The original recipe says this makes 16 squares (2"x2"), but I cut them into bit-sized 1" squares and got 32 pieces out of the batch. Some of their crust crumbled off a bit, but I found that to be the perfect size.

Ingredients

Crust
1 cup (125 g) all-purpose flour
1/3 cup (65 g) sugar
1/4 tsp table salt
8 TBSP butter (1 stick), cut into chunks

Filling
1 small/medium lemon (~4.5 oz, 130 g, or ~3" long), thoroughly washed (organic preferred)
1 1/3 cups (265 g) sugar
8 TBSP butter, cut into chunks
4 large eggs, room temperature
2 TBSP (15 g) cornstarch
1/4 tsp table salt

Directions
  1. Preheat oven to 350 degrees F and place rack in middle position. Prepare an 8 inch baking pan with 2 pieces of parchment paper, laid perpendicular to each other (like this). Lightly butter the parchment, or use baking spray with flour (my favorite).
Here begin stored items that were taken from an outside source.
From an optimization exercise on the open Yosys and OpenROAD flow, aimed at small area, a short achievable clock period and few clock cycles; shortcuts taken in it are not production practice.
At most, simulation tests tie the RTL to the original design; equivalence was not proved.
Power figures rest on the tool's default switching activity, not on a simulated workload.

// cpu4
module cpu4 (
    input  wire       clk,
    input  wire       rst,         
    output wire [7:0] rom_addr,
    input  wire [7:0] rom_data,
    input  wire       img_we,
    input  wire [3:0] img_addr,
    input  wire [3:0] img_data,
    input  wire       in_valid,
    input  wire [3:0] in_data,
    input  wire [3:0] sw_toggle,
    output wire       out_valid,
    output wire [3:0] out_data,
    output wire [3:0] led,
    output wire [3:0] sw,
    output wire       waiting,
    output wire       halted
);
clock: 5.0 ns
lec_check: 0
abc_clock_period_in_ps: 2500
cap_margin: 20
core_margin: 2
core_utilization: 40
setup_slack_margin: 2.2
slew_margin: 20
standard.sh (not shown) runs the stock make flow with config.mk's settings and CLKGATE_MAP_FILE= SYNTH_SCRIPT=/design/flow/synth_recipe.tcl, a recipe that flattens the netlist after the stock synthesis.
==> flow/flow/run.sh <==
#!/bin/bash
# The standard layout (standard.sh: the standard flow's synthesis and ORFS flow, unchanged),
# with the ports buffered by sky130_fd_sc_hd__buf_2 instead of the cell
# buffer_ports picks by default. Every port still gets its own buffer.
set -euo pipefail
export BUFFER_PORTS_ARGS="-buffer_cell sky130_fd_sc_hd__buf_2"
bash standard.sh finish > standard.log 2>&1
The starting point passed the timing, DRC and antenna checks.
Rerun with:
==> flow/run.sh (new file) <==
#!/bin/bash
# synth_recipe.tcl (not shown) runs the flow's synth.tcl, then flattens the netlist and writes it again
# the make line also repeats each setting of config.mk as NAME=value (left out here)
make -C /OpenROAD-flow-scripts/flow DESIGN_CONFIG=/design/flow/config.mk WORK_HOME=/design/flow/orfs CLKGATE_MAP_FILE= SYNTH_SCRIPT=/design/flow/synth_recipe.tcl finish
--- a/flow/config.mk
+++ b/flow/config.mk
@@ -10,4 +10,6 @@
 export CORE_MARGIN = 2
 export CORE_UTILIZATION = 40
+export CTS_BUF_LIST = sky130_fd_sc_hd__clkbuf_4
+export CTS_CLUSTER_SIZE = 16
 export SETUP_SLACK_MARGIN = 2.2
 export SLEW_MARGIN = 20
removed: flow/flow/run.sh
removed: flow/standard.sh
Fmax is higher by 4.6%.
Worst setup slack is better by 130 ps.
Synthesized cell count is unchanged.
Power shrinks by 7.0%.
Die area stays the same.
Sequential power hardly moves.
Wire length decreases by 2.9%.
Design area climbs by 2.4%.
Final cell count climbs by 4.5%.
Sequential share of layout area drops by 0.96 points.
Rerun with:
--- a/flow/config.mk
+++ b/flow/config.mk
@@ -10,6 +10,4 @@
 export CORE_MARGIN = 2
 export CORE_UTILIZATION = 40
-export CTS_BUF_LIST = sky130_fd_sc_hd__clkbuf_4
-export CTS_CLUSTER_SIZE = 16
 export SETUP_SLACK_MARGIN = 2.2
 export SLEW_MARGIN = 20
After rerunning: The changed run passed the timing, DRC and antenna checks. Non-clock buffer count falls by 2. Register-to-register slack barely changes. Power came out higher by 4.6%. Worst hold slack gets worse by 6.8 ps. Critical path depth stays the same. Utilization stays flat.
No run of this note included a check of the RTL's function; only the layout flow was run.

* * *

The RTL this note starts from:
==> flow/design.v <==
module cpu4 (
    input  wire       clk,
    input  wire       rst,         
    output wire [7:0] rom_addr,
    input  wire [7:0] rom_data,
    input  wire       img_we,
    input  wire [3:0] img_addr,
    input  wire [3:0] img_data,
    input  wire       in_valid,
    input  wire [3:0] in_data,
    input  wire [3:0] sw_toggle,
    output wire       out_valid,
    output wire [3:0] out_data,
    output wire [3:0] led,
    output wire [3:0] sw,
    output wire       waiting,
    output wire       halted
);
    reg  [7:0] pc;
    reg  [7:0] ir;            
    reg        iv;            
    reg  [3:0] opv;           
    reg        c_sta;         
    reg        c_stai;        
    reg        c_push;        
    reg        c_zmod;        
    reg        c_cmod;        
    reg        c_kill;        
    reg        c_stk;         
    reg        clr_p;         
    reg        jp;            
    reg  [3:0] acc;
    reg        zf, cf;
    reg  [3:0] spm;           
    reg        s_empty;       
    reg        s_full;        
    reg  [3:0] ram   [0:15];
    reg  [7:0] stack [0:15];  
    reg  [3:0] led_r;
    reg  [3:0] sw_r;
    reg        wt;            
    reg        ht;            
    reg        ov;            
    wire [3:0] op = ir[7:4];
    wire [3:0] n  = ir[3:0];
    wire       e_ext  = (op == 4'hF);
    wire       e_rst  = iv & e_ext & (n == 4'h1);
    wire       e_pop  = iv & e_ext & (n == 4'h5) & ~s_empty;
    wire       e_ret  = iv & e_ext & (n == 4'h6) & ~s_empty;    
    wire       e_push = iv & c_push & ~s_full;
    wire       kill   = iv & c_kill;
    wire [7:0] stk_top = stack[spm];
    wire [3:0] ram_ind = ram[opv];
    wire [4:0] sum     = {1'b0, acc} + {1'b0, opv};
    wire [4:0] diff    = {1'b0, acc} - {1'b0, opv};
    wire [3:0] negacc  = 4'd0 - acc;
    wire [7:0] pc_inc  = pc + 8'd1;
    wire [7:0] pc_inc2 = pc + 8'd2;
    wire       opv_z   = (opv == 4'd0);
    wire       acc_z   = (acc == 4'd0);
    wire       eq      = (opv == acc);
    reg  [3:0] acc_e;
    reg        zf_e, cf_e;
    always @(*) begin
        acc_e = acc;
        zf_e  = zf;
        cf_e  = cf;
        case (op)
        4'h1: begin acc_e = opv; zf_e = opv_z; end
        4'h2: begin acc_e = n; zf_e = (n == 4'd0); end
        4'h4: begin acc_e = sum[3:0]; cf_e = sum[4]; zf_e = (opv == negacc); end
        4'h5: begin acc_e = diff[3:0]; cf_e = diff[4]; zf_e = eq; end
        4'h6: begin acc_e = acc & opv; zf_e = ((acc & opv) == 4'd0); end
        4'h7: begin acc_e = acc | opv; zf_e = acc_z & opv_z; end
        4'h8: begin acc_e = acc ^ opv; zf_e = eq; end
        4'h9: begin acc_e = ram_ind; zf_e = (ram_ind == 4'd0); end
        4'hF: begin
            case (n)
            4'h1: begin acc_e = 4'd0; zf_e = 1'b0; cf_e = 1'b0; end
            4'h3: begin acc_e = ~acc; zf_e = (acc == 4'hF); end
            4'h5: if (!s_empty) acc_e = stk_top[3:0];
            default: ;
            endcase
        end
        default: ;
        endcase
    end
    wire       ram_clr = rst | clr_p;
    wire [3:0] ram_wd  = ram_clr ? 4'd0 : img_we ? img_data : wt ? in_data : acc;
    integer i;
    always @(posedge clk) begin
        for (i = 0; i < 16; i = i + 1)
            if (ram_clr || (img_we && img_addr == i) || (wt && in_valid && i == 14) ||
                (iv && c_sta && n == i) || (iv && c_stai && opv == i))
                ram[i] <= ram_wd;
    end
    wire [7:0] stk_wd = (op == 4'hE) ? pc_inc : {4'd0, acc};
    always @(posedge clk) begin
        for (i = 0; i < 16; i = i + 1)
            if (e_push && spm == ((i + 15) % 16))
                stack[i] <= stk_wd;
    end
    wire [3:0] f_op  = rom_data[7:4];
    wire [3:0] f_n   = rom_data[3:0];
    wire       f_ret = (rom_data == 8'hF6);
    wire       f_br  = ~jp & iv & (((f_op == 4'hC) & c_zmod) | ((f_op == 4'hD) & c_cmod) |
                                   (f_ret & c_stk));
    wire       f_go  = ~kill & ~ht & ~wt & ~img_we & ~clr_p & ~f_br;
    wire       f_fwd = iv & ((c_sta & (n == f_n)) | (c_stai & (opv == f_n)));
    wire [3:0] f_opv = f_fwd ? acc : ram[f_n];
    wire       d_zmod = (f_op == 4'h1) | (f_op == 4'h2) | (f_op == 4'h4) | (f_op == 4'h5) |
                        (f_op == 4'h6) | (f_op == 4'h7) | (f_op == 4'h8) | (f_op == 4'h9) |
                        (rom_data == 8'hF3);
    wire       d_cmod = (f_op == 4'h4) | (f_op == 4'h5);
    wire       d_kill = (rom_data == 8'h1E) | (rom_data == 8'hF0) | (rom_data == 8'hF1);
    wire       d_stk  = (f_op == 4'hE) | (rom_data == 8'hF4) | (rom_data == 8'hF5) | f_ret;
    always @(posedge clk) begin
        ir     <= rom_data;
        opv    <= f_opv;
        c_sta  <= (f_op == 4'h3);
        c_stai <= (f_op == 4'hA);
        c_push <= (f_op == 4'hE) | (rom_data == 8'hF4);
        c_zmod <= d_zmod;
        c_cmod <= d_cmod;
        c_kill <= d_kill;
        c_stk  <= d_stk;
    end
    always @(posedge clk) begin
        if (rst) begin
            pc      <= 8'd0;
            iv      <= 1'b0;
            jp      <= 1'b0;
            acc     <= 4'd0;
            zf      <= 1'b0;
            cf      <= 1'b0;
            spm     <= 4'd15;
            s_empty <= 1'b1;
            s_full  <= 1'b0;
            led_r   <= 4'd0;
            wt      <= 1'b0;
            ht      <= 1'b0;
            ov      <= 1'b0;
            clr_p   <= 1'b0;
        end else begin
            clr_p <= e_rst;
            ov <= iv & (ir == 8'hF2);
            if (iv) begin
                acc <= acc_e;
                zf  <= zf_e;
                cf  <= cf_e;
            end else if (wt && in_valid) begin
                acc <= in_data;
                zf  <= (in_data == 4'd0);
                wt  <= 1'b0;
            end
            if (iv && ir == 8'h1E) wt <= 1'b1;
            if (iv && ir == 8'hF0) ht <= 1'b1;
            if (iv && c_sta && n == 4'd15) led_r <= acc;
            if (e_push) begin
                spm     <= spm + 4'd1;
                s_empty <= 1'b0;
                s_full  <= (spm == 4'd14);
            end
            if (e_pop || e_ret) begin
                spm     <= spm - 4'd1;
                s_full  <= 1'b0;
                s_empty <= (spm == 4'd0);
            end
            if (e_rst) begin
                spm     <= 4'd15;
                s_empty <= 1'b1;
                s_full  <= 1'b0;
                led_r   <= 4'd0;
            end
            if (e_rst) pc <= 8'd0;
            iv <= 1'b0;
            if (f_go) begin
                if (jp) begin
                    pc <= rom_data;
                    jp <= 1'b0;
                end else begin
                    case (f_op)
                    4'hB: begin
                        pc <= pc_inc;
                        jp <= 1'b1;
                    end
                    4'hC: begin
                        if (zf) begin pc <= pc_inc; jp <= 1'b1; end
                        else pc <= pc_inc2;
                    end
                    4'hD: begin
                        if (cf) begin pc <= pc_inc; jp <= 1'b1; end
                        else pc <= pc_inc2;
                    end
                    default: begin
                        pc     <= (f_ret && !s_empty) ? stk_top : pc_inc;
                        jp     <= (f_op == 4'hE);
                        iv     <= 1'b1;
                    end
                    endcase
                end
            end
        end
    end
    always @(posedge clk) begin
        if (rst)
            sw_r <= 4'd0;
        else
            sw_r <= sw_r ^ sw_toggle;
    end
    assign rom_addr  = pc;
    assign out_valid = ov;
    assign out_data  = acc;
    assign led       = led_r;
    assign sw        = sw_r;
    assign waiting   = wt;
    assign halted    = ht;
endmodule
  2. To make the crust: blend the flour, sugar, and salt in a food processor. Add the butter and pulse until mixture is powdery (but will hold its shape when pinched, like damp sand). Add the dough to the prepared baking pan and press evenly across the bottom and 1/2 inch up the sides. (Hot tip: a measuring cup or glass can help pressing the crust.) Prick with a fork all over and bake for 20 minutes, or until lightly browned. If the crust bubbles up a bit, just prick them with a fork. Remove the crust from the oven and set aside, but leave your oven on. (Hot tip: Don't wash your food processor just yet, you'll use it again in step 4.)

  3. To make your filling: Cut your lemon in half to see how thick the pith of the peel is. (The pith is the white part of the skin, aka the bitter part.) If the pith is 1/4 inch thick or less, continue to step 4 with the entire lemon. If the pith is thick, remove most of it before continuing onto the next step. (To remove the pith, skin the entire lemon and cut away the white part from the yellow peel. Discard the pith but KEEP THE PEEL. You don't need to remove every last bit of the pith, but just enough to reduce the bitterness.) 
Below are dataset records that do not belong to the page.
From an optimization exercise on the open Yosys and OpenROAD flow, aimed at small area, a short achievable clock period and few clock cycles per item; shortcuts taken in it are not production practice. Function was checked by simulation only, so behaviour that the tests miss may differ from the original. Power is estimated from default activity; no workload was simulated.

==> design/flow/config.mk <==
export PLATFORM = sky130hd
export DESIGN_NAME = ycv32
export DESIGN_NICKNAME = ycv32
export VERILOG_FILES = /design/flow/design.v
export SDC_FILE = /design/flow/constraint.sdc
export NUM_CORES = 4
export LEC_CHECK = 0
export CAP_MARGIN = 20
export CORE_MARGIN = 2
export CORE_UTILIZATION = 55
export CTS_CLUSTER_DIAMETER = 80
export CTS_CLUSTER_SIZE = 20
export SETUP_SLACK_MARGIN = 3.5
export SLEW_MARGIN = 20
==> design/flow/constraint.sdc <==
create_clock -name core_clock -period 6.0 [get_ports {clk}]
set_input_delay 1.2000 -clock core_clock [delete_from_list [all_inputs] [get_ports {clk}]]
set_output_delay 1.2000 -clock core_clock [all_outputs]
set_load 0.01 [all_outputs]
  4. Cut your lemon into rings and discard any seeds. Toss the lemon (flesh AND peel) into your food processor, add the sugar, and run until the lemon is pureed, ~2 minutes. Add the butter and again run the machine until the mixture is smooth, scraping down the bowl as needed. Add the eggs, cornstarch, and salt, and pulse until combined.

  5. Pour lemon mixture over the crust and bake for 35 - 40 minutes, or until the filling is set, aka. it jiggles slightly when bumped. (You may find the top of the bars begin to get just a hint of browning at this point.) 

  6. Let the pan cool completely on a rack. Gently pull away the parchment paper, and use the parchment sling to life the bar out of the pan. Cut into squares.
Buttered popcorn cookies, barely adapted from the Smitten Kitchen Cookbook

Ingredients
vegetable oil
1/4 cup (45 g) popcorn kernels
1/4 tsp table salt
1 TBSP butter, melted
8 oz (1 stick) butter, softened
1/2 cup (95 g) packed light brown sugar
1/3 cup (65 g) granulated sugar
1 large egg, room temperature
1/2 tsp vanilla extract
1 1/4 cups (155 g) all-purpose flour
1/2 tsp baking soda

Directions
  1. Cook popcorn in vegetable oil on the stovetop (or using a Whirley Pop!). Toss with table salt and melted butter, making sure you've removed any unpopped kernels. (~4 to 4.5 cups cooked popcorn.)

  2. Preheat oven to 350 degrees F. In a large bowl, cream together the softened butter, sugars, egg, and vanilla until smooth. In a separate bowl, whisk together the flour and baking soda. Stir the dry ingredients into the butter-sugar mixture.

  3. Fold in the cooled popcorn until evenly distributed. It will seem like an insane amount of popcorn, but it'll all come together (I promise). 

  4. Scoop heaping-tablespoon sized rounds of dough onto lined baking sheet, ~2 inches apart. Bake for 10 to 12 minute, or until the edges are light brown. Remove from oven, let sit on baking sheet for a few minutes, and transfer to a rack to cool.